Ahora, el Principado está a punto de concluir el último trámite para hacerse con la propiedad total del inmueble, pero quedará el problema del uso, un obstáculo «no tanto por lo que cuesta la obra de rehabilitación», apunta el historiador, «como por la sostenibilidad, el mantenimiento y la necesidad de que tenga detrás una actividad que lo haga sostenible». El consejo de la historia decía que debió haber sido desde el inicio «un elemento al servicio de la comarca, como quisieron los vecinos» cuando optaron a comprarlo para hacer escuelas. Eso indica «un nivel educativo y un dinamismo más alto de lo que es habitual en pueblos de este tipo», afirma Castrillón, pero una vez más no pudo ser. Su forma de cambiar la historia era instalar allí un colegio, el mismo que los monjes habían prohibido cuando dominaban el concejo y sometían a sus habitantes, cuando eran «grandes capitalistas» que tenían una herrería dentro del cenobio o sacaban réditos de una pesquería en el río Navia de la que llegaron a salir 6.000 salmones.

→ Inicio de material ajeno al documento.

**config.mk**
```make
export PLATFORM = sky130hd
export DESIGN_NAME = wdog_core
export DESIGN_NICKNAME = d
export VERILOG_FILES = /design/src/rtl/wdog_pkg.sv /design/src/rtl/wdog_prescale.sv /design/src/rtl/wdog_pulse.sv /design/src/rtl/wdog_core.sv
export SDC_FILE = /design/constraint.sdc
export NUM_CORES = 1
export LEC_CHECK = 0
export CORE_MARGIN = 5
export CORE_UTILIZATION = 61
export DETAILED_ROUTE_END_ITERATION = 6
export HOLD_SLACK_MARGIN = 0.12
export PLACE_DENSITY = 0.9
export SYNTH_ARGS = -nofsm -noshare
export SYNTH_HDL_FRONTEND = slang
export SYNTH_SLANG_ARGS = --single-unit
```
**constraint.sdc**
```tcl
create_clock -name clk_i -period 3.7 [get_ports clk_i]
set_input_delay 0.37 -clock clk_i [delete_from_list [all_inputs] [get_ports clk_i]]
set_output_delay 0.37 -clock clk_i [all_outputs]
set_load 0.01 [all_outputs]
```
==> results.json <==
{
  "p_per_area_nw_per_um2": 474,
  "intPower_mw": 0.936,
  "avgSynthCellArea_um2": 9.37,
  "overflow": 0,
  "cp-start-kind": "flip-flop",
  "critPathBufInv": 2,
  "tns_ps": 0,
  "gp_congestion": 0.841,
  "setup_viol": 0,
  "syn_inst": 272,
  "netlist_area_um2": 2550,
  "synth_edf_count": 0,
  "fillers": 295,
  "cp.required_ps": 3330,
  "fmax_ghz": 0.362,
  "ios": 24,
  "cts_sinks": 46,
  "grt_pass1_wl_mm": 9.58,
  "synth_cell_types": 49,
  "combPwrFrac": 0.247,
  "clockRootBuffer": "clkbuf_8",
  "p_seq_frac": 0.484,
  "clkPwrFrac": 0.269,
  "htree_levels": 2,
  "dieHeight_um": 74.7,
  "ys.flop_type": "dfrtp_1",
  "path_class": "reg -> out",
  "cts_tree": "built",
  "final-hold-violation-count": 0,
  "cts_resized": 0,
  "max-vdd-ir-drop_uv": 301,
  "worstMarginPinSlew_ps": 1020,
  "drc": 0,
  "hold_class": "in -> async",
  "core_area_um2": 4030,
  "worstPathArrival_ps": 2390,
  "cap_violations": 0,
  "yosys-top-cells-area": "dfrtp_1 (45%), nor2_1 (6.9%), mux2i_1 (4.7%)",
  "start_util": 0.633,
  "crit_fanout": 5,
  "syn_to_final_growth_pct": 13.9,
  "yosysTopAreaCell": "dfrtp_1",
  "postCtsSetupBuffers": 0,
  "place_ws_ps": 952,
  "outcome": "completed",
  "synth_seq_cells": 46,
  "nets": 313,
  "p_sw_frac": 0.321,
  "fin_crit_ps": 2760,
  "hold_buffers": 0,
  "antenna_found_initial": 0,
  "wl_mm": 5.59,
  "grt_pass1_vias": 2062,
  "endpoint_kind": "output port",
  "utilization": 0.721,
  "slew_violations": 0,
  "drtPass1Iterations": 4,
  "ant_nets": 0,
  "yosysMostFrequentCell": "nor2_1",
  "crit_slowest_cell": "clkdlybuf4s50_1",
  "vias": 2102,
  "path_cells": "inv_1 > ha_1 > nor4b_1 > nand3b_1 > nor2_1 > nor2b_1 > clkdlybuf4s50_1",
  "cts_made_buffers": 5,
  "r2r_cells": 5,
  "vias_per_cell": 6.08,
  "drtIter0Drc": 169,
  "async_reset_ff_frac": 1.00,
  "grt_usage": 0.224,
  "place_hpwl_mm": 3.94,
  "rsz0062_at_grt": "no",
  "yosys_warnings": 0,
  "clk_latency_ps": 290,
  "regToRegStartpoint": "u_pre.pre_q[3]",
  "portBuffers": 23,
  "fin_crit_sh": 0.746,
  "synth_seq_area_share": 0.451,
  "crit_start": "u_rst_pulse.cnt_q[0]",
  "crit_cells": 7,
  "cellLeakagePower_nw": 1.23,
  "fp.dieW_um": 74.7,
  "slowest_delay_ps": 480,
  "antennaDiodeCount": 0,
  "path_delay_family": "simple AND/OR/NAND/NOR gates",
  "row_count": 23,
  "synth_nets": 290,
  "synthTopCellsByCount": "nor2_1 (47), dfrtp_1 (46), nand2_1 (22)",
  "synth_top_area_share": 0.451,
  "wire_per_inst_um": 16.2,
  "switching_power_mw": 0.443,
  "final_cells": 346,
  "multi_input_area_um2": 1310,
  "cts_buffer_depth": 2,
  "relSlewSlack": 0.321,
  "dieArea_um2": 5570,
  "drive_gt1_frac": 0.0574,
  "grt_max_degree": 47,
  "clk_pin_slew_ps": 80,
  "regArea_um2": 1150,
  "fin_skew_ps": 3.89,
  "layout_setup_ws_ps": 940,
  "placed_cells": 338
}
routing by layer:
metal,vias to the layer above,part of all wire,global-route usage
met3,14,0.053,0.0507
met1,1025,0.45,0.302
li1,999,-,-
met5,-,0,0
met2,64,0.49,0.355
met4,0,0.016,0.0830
[src/rtl/mxbus_pkg.sv]
package mxbus_pkg;

    typedef enum logic [2:0] {
        ST_IDLE,
        ST_ARB,
        ST_ADR_HI,
        ST_ADR_LO,
        ST_XFER
    } mx_state_e;

    // code = {io, write}
    typedef enum logic [1:0] {
        CMD_MEM_RD = 2'd0,
        CMD_MEM_WR = 2'd1,
        CMD_IO_RD  = 2'd2,
        CMD_IO_WR  = 2'd3
    } mx_cmd_e;

    localparam int unsigned NUM_STROBES = 4;

    function automatic mx_cmd_e mk_cmd(input logic io, input logic wr);
        return mx_cmd_e'({io, wr});
    endfunction

    function automatic logic cmd_is_write(input mx_cmd_e c);
        return c[0];
    endfunction

endpackage

[src/rtl/mxbus_wdog.sv]
module mxbus_wdog #(
    parameter int unsigned LIMIT = 255
) (
    input  logic clk,
    input  logic rst_n,
    input  logic run,
    output logic expire
);
    localparam int unsigned CW = $clog2(LIMIT + 1);

    logic [CW-1:0] cnt_d, cnt_q;

    always_comb begin
        expire = run && (cnt_q == CW'(LIMIT - 1));
        if (!run) begin
            cnt_d = '0;
        end else if (expire) begin
            cnt_d = cnt_q;
        end else begin
            cnt_d = cnt_q + CW'(1);
        end
    end

    always_ff @(posedge clk or negedge rst_n) begin
        if (!rst_n) begin
            cnt_q <= '0;
        end else begin
            cnt_q <= cnt_d;
        end
    end

endmodule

Lo poco que queda de todo aquello sobrevive hoy a duras penas, abandonado como toda esta comarca llena de huellas del pasado «a la que sin embargo nunca se ha prestado mucha atención», denuncia el profesor. «El foco se puso en el centro de Asturias» y toda la región contrajo «una deuda histórica enorme con esta sociedad rural que el desarrollismo arrumbó. Hubo que apostar por la industrialización a toda costa y lo han pagado aquí».
A la vista de una de las ventanas del claustro del monasterio, comida como casi todo por la maleza, José Antonio Álvarez Castrillón pasa al futuro con el gesto torcido y un diagnóstico «muy pesimista, pero por una pura razón biológica. Hay un umbral demográfico que ya hemos rebasado y a partir del cual no sé si esto será sostenible», apunta. La apuesta imprescindible de «fijar población» y «atraer a nuevos pobladores» tiene en el reverso la certeza de que así esto se transformará en algo que «ya no van a ser los Oscos», pero es que el daño está hecho y es irreversible, «puede que la cultura tradicional haya desaparecido ya de forma irrecuperable. Paradójicamente, las mejores vías de comunicación han hecho desaparecer el tejido humano y ahora viajamos allí a hacer autopsias». «No se puede vivir con nostalgia, ni pretender que todo sea como antes, pero debemos ser conscientes de que estamos asistiendo al fin de una etapa que ha durado bastante más de mil años». A lo mejor el futuro consiste en arbitrar alicientes en lugar de sanciones para el que decide vivir en el campo, una vez más volver la vista atrás y aprender: «En la Edad Media, el monasterio consiguió una amnistía fiscal para sus vasallos».